- [Task inputs]
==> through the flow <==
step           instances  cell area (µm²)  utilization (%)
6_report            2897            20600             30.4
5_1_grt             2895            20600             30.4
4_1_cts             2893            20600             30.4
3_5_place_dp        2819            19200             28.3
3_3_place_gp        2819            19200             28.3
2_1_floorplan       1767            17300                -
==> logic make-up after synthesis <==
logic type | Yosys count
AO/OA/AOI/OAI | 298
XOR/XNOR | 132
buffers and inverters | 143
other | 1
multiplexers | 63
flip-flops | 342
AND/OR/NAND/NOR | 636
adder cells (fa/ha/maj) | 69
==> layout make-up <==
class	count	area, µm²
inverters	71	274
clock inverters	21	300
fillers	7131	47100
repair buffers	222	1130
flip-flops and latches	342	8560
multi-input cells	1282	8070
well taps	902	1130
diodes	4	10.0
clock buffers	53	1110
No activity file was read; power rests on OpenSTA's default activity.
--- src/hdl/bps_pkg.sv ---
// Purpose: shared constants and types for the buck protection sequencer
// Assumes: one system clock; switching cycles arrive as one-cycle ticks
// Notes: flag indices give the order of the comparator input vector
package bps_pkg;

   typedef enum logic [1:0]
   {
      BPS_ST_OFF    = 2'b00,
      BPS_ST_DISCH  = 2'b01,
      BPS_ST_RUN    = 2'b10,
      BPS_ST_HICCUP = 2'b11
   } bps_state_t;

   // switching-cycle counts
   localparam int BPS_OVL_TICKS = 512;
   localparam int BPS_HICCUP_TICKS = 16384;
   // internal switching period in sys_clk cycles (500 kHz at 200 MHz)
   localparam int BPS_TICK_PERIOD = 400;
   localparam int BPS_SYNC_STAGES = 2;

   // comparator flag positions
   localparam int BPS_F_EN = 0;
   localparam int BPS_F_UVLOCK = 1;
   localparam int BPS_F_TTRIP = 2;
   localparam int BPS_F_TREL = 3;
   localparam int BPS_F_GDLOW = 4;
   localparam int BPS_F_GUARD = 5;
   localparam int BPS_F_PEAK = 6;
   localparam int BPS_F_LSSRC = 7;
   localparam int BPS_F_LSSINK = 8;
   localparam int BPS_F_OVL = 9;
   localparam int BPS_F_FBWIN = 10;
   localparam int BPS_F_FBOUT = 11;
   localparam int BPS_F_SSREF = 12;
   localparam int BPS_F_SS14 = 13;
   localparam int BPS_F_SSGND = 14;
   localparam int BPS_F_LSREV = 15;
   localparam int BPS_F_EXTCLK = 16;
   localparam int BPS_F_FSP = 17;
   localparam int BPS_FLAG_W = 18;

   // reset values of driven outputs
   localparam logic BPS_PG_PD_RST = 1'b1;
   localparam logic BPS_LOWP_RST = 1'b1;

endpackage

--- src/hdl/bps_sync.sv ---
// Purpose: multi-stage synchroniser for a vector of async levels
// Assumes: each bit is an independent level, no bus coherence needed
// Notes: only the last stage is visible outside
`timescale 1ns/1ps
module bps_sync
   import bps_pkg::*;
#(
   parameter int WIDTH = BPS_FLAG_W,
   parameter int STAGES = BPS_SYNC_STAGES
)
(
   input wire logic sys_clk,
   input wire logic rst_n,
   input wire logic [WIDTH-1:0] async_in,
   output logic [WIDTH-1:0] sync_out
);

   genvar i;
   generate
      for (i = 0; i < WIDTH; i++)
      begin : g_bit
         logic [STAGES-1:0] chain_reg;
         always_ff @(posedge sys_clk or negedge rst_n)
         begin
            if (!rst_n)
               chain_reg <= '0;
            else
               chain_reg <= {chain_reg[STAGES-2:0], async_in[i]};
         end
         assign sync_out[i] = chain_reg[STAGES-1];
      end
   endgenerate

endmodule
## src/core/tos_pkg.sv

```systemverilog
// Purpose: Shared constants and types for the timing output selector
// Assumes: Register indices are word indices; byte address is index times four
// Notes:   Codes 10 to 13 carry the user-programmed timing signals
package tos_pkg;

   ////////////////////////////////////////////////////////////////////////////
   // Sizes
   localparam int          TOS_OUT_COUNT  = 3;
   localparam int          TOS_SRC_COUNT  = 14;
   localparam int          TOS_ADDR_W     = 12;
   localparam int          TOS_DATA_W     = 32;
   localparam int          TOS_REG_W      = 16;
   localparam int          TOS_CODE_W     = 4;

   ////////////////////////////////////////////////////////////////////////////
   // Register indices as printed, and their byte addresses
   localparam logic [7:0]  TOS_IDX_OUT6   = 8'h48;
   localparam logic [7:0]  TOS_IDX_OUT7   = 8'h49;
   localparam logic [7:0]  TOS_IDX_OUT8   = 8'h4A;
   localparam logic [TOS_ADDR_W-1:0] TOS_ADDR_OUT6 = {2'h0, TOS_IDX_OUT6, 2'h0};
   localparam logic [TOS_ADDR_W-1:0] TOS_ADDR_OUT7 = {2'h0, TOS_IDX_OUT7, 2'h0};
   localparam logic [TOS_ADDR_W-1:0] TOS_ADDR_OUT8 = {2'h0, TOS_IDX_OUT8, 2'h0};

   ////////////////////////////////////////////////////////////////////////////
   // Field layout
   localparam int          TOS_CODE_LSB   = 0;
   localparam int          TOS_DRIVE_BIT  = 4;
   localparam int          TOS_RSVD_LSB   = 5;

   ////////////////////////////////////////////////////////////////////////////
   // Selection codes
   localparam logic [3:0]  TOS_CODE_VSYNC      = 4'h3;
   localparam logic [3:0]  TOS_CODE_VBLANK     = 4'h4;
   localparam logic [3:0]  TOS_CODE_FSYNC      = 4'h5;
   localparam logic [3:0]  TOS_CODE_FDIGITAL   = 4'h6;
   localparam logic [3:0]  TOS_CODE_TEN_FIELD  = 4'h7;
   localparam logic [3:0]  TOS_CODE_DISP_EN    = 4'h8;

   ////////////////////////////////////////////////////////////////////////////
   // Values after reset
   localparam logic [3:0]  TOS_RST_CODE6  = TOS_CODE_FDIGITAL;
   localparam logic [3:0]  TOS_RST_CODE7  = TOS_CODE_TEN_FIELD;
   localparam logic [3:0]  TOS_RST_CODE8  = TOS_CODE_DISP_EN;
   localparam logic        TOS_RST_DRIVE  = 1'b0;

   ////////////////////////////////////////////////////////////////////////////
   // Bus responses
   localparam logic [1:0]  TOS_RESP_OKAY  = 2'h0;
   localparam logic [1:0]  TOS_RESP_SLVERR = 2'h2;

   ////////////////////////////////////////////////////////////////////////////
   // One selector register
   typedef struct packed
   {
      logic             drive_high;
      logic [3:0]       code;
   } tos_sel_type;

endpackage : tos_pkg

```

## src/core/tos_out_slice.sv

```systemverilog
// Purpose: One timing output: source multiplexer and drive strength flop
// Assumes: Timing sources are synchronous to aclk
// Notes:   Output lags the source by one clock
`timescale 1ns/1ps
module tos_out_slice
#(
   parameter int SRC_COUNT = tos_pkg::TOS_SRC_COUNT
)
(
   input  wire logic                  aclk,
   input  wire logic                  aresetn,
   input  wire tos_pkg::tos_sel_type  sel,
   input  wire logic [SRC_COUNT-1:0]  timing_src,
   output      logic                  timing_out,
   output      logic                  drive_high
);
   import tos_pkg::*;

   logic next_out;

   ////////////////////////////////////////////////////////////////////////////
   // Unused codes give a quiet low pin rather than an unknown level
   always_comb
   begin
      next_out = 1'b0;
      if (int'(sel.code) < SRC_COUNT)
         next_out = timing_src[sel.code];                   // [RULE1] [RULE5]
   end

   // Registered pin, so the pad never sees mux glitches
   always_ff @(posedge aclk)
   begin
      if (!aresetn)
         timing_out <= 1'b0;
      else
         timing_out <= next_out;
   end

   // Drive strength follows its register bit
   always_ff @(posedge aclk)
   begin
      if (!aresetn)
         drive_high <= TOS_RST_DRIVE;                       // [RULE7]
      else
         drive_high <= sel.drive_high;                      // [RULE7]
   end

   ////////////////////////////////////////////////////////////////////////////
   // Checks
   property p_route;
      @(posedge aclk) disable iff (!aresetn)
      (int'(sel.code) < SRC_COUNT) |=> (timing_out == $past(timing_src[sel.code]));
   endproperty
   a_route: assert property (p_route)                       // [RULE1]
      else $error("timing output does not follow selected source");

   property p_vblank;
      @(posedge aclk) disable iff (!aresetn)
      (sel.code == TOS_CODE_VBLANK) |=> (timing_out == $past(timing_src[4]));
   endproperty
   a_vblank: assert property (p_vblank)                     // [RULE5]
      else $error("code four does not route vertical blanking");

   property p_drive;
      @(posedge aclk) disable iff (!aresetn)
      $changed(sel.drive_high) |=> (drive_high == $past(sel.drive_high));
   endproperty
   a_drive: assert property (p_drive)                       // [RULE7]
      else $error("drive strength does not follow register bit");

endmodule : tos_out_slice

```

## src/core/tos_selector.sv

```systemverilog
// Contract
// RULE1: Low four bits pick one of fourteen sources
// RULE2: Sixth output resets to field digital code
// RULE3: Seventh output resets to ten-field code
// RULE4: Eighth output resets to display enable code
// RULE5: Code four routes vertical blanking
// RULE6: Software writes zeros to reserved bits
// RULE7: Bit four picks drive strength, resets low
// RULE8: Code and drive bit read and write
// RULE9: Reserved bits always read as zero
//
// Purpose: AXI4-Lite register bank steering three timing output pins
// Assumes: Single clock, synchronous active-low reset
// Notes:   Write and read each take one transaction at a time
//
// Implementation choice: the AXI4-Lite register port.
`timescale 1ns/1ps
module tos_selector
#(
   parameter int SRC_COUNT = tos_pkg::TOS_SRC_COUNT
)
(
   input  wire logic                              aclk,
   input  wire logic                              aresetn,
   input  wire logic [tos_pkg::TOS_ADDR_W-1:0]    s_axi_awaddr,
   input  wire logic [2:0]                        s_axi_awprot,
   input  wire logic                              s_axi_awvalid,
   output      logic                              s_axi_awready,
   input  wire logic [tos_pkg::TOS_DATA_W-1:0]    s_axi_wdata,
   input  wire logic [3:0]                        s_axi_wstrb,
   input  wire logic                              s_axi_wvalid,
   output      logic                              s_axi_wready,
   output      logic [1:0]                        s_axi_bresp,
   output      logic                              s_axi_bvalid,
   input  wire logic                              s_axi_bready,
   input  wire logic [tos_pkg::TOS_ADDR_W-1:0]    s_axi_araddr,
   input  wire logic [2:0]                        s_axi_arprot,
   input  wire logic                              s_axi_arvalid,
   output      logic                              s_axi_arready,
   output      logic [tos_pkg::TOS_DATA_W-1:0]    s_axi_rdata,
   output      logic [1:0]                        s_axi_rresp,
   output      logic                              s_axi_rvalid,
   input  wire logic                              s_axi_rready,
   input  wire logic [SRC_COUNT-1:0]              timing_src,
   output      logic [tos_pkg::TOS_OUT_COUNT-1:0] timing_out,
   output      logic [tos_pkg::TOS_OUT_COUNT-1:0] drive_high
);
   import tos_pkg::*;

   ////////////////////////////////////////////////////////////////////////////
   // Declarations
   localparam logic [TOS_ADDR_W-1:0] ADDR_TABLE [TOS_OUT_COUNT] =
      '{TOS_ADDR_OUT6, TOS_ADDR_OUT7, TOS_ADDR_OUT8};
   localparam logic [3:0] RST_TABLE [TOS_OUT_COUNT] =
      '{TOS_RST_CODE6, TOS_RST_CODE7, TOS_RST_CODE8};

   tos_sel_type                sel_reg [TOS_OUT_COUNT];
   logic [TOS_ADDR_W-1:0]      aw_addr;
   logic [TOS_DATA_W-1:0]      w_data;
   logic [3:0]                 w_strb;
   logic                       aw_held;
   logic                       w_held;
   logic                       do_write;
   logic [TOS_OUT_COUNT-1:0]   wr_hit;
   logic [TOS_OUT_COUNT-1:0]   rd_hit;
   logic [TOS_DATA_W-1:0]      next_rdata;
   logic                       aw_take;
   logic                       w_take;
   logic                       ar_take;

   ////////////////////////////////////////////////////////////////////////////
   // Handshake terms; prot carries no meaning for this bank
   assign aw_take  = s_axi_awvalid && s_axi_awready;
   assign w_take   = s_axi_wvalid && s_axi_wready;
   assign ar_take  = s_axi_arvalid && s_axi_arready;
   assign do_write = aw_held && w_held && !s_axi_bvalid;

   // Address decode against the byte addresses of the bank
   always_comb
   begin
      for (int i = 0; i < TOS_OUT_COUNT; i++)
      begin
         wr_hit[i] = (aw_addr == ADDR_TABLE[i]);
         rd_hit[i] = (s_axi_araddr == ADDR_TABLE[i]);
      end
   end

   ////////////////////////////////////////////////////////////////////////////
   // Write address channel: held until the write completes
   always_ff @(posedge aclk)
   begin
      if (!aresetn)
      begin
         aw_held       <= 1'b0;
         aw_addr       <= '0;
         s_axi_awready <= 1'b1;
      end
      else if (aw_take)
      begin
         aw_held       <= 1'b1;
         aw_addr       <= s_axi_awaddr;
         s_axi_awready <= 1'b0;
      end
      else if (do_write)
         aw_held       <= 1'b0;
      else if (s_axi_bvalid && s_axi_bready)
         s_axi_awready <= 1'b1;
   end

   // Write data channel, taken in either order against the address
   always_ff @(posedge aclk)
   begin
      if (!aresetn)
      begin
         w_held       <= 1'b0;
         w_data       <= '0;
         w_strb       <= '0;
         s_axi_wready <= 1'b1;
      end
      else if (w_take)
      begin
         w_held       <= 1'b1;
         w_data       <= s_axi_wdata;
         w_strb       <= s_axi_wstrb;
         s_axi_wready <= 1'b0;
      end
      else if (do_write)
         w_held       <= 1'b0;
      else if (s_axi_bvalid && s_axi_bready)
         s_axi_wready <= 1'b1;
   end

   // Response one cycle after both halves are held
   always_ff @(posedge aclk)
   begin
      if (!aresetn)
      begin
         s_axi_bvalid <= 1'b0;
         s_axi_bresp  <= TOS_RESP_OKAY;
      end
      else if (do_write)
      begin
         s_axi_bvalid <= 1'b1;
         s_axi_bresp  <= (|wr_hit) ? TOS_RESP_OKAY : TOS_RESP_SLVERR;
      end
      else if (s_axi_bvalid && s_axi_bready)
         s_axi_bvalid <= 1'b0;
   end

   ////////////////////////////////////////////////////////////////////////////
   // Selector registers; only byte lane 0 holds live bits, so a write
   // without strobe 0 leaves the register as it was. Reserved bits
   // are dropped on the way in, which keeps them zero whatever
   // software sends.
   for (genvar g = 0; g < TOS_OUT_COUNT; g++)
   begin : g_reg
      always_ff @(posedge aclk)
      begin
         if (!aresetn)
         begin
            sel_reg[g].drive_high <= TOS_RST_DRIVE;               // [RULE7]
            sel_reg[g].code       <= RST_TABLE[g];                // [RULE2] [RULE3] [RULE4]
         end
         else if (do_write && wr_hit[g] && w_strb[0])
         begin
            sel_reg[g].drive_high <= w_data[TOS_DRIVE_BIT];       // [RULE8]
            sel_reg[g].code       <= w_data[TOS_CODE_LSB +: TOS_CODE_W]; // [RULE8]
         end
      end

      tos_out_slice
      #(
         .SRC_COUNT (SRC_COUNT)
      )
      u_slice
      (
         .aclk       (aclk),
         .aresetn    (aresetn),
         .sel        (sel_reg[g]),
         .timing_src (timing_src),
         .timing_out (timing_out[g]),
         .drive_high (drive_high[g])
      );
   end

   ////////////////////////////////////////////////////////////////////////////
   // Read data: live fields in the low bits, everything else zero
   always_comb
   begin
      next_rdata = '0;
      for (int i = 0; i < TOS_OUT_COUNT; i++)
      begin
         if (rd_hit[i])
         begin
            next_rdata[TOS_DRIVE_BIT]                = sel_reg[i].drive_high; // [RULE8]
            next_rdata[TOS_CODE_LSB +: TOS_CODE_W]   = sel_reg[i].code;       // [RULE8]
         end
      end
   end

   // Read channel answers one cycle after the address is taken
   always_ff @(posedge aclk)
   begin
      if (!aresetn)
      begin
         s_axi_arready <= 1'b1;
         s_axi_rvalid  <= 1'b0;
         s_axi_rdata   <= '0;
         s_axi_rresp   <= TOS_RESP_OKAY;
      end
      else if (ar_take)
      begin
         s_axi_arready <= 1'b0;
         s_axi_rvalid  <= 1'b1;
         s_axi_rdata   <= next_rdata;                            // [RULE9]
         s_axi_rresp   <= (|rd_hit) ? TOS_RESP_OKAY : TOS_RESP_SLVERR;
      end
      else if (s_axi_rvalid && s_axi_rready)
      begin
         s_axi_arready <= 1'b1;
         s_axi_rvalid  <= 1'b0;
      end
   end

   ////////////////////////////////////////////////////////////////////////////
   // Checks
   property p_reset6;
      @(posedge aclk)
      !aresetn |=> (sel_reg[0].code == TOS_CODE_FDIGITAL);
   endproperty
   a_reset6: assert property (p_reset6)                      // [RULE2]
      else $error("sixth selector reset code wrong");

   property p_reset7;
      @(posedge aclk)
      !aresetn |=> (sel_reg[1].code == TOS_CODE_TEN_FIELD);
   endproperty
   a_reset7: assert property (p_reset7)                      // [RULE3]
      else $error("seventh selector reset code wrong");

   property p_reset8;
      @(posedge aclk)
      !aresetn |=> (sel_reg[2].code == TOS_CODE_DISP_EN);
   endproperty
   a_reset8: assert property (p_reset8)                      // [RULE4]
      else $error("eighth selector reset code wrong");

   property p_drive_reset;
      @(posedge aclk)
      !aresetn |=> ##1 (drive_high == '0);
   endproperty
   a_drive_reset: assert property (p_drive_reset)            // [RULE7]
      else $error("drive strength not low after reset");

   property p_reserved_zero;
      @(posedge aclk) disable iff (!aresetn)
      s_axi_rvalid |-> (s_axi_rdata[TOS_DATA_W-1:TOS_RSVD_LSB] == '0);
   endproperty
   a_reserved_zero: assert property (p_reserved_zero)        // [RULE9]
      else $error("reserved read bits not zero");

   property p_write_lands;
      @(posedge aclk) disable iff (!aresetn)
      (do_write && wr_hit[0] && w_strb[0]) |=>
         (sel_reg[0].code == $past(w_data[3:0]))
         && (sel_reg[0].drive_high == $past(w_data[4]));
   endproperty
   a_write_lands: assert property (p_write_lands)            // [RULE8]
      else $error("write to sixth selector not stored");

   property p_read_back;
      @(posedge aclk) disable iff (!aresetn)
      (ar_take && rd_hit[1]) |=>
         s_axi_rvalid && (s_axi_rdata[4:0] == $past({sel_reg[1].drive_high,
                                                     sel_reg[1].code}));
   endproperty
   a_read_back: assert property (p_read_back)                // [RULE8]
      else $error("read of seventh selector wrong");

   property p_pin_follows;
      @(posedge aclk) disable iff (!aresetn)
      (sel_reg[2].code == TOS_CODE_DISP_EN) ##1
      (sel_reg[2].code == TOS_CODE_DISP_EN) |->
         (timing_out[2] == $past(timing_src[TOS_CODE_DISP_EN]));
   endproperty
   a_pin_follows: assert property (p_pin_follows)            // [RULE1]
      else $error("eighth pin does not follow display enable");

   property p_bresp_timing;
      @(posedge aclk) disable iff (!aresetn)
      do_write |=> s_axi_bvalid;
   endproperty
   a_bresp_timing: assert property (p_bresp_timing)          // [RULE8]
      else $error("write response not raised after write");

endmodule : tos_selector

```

==

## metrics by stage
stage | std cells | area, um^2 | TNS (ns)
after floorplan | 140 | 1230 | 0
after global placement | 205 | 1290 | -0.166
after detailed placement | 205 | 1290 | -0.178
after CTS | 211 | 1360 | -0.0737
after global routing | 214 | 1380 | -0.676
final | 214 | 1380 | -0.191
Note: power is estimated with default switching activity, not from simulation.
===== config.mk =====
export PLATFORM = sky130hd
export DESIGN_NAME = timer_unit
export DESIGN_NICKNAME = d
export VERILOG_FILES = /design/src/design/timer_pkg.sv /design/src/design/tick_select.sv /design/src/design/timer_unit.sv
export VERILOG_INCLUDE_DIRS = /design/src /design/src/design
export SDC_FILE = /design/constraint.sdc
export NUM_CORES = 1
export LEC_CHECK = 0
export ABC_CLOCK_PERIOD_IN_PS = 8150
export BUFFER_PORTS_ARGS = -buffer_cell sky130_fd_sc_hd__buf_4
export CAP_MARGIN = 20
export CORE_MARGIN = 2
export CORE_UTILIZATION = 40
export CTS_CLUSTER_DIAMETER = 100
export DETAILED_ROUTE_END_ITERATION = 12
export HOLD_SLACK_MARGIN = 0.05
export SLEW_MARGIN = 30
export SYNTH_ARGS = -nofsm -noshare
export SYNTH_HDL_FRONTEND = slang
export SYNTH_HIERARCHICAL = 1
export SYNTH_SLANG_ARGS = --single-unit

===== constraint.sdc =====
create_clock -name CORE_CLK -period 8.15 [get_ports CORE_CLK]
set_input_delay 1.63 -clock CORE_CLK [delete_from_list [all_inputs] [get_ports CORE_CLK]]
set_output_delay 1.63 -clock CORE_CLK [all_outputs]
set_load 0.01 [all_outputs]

- [Problem statement]
In the listing above, find the line containing "after global placement | 205 | 1290 | -0.166" and the line containing "final | 214 | 1380 | -0.191", then quote both, plus every line between them, exactly as written.

- [Your solution]
after global placement | 205 | 1290 | -0.166
after detailed placement | 205 | 1290 | -0.178
after CTS | 211 | 1360 | -0.0737
after global routing | 214 | 1380 | -0.676
final | 214 | 1380 | -0.191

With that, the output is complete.